## PROBLEM TO WORK ON
Your response must be an exact transcription of the lines from the one containing "export CORE_UTILIZATION = 35" through the final line of the data.

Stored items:
=-=-=

File: config.mk
export PLATFORM = sky130hd
export DESIGN_NAME = seg7_scan_reader
export DESIGN_NICKNAME = d
export VERILOG_FILES = /design/src/rtl/seg7_scan_reader.sv
export SDC_FILE = /design/constraint.sdc
export NUM_CORES = 1
export LEC_CHECK = 0
export ABC_AREA = 1
export CELL_PAD_IN_SITES_DETAIL_PLACEMENT = 1
export CELL_PAD_IN_SITES_GLOBAL_PLACEMENT = 2
export CORE_ASPECT_RATIO = 0.75
export CORE_MARGIN = 3
export CORE_UTILIZATION = 35
export DETAILED_ROUTE_END_ITERATION = 16
export PLACE_DENSITY_LB_ADDON = 0.1
export SETUP_SLACK_MARGIN = 0.05
export SLEW_MARGIN = 20
export SYNTH_ARGS = -nofsm -noshare
export SYNTH_HDL_FRONTEND = slang
export SYNTH_SLANG_ARGS = --single-unit
File: constraint.sdc
create_clock -name CLOCK_50 -period 9.7 [get_ports CLOCK_50]
set_input_delay 1.94 -clock CLOCK_50 [delete_from_list [all_inputs] [get_ports CLOCK_50]]
set_output_delay 1.94 -clock CLOCK_50 [all_outputs]
set_load 0.02 [all_outputs]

=-=-=

## ANSWER FOR THIS EXERCISE
export CORE_UTILIZATION = 35
export DETAILED_ROUTE_END_ITERATION = 16
export PLACE_DENSITY_LB_ADDON = 0.1
export SETUP_SLACK_MARGIN = 0.05
export SLEW_MARGIN = 20
export SYNTH_ARGS = -nofsm -noshare
export SYNTH_HDL_FRONTEND = slang
export SYNTH_SLANG_ARGS = --single-unit
File: constraint.sdc
create_clock -name CLOCK_50 -period 9.7 [get_ports CLOCK_50]
set_input_delay 1.94 -clock CLOCK_50 [delete_from_list [all_inputs] [get_ports CLOCK_50]]
set_output_delay 1.94 -clock CLOCK_50 [all_outputs]
set_load 0.02 [all_outputs]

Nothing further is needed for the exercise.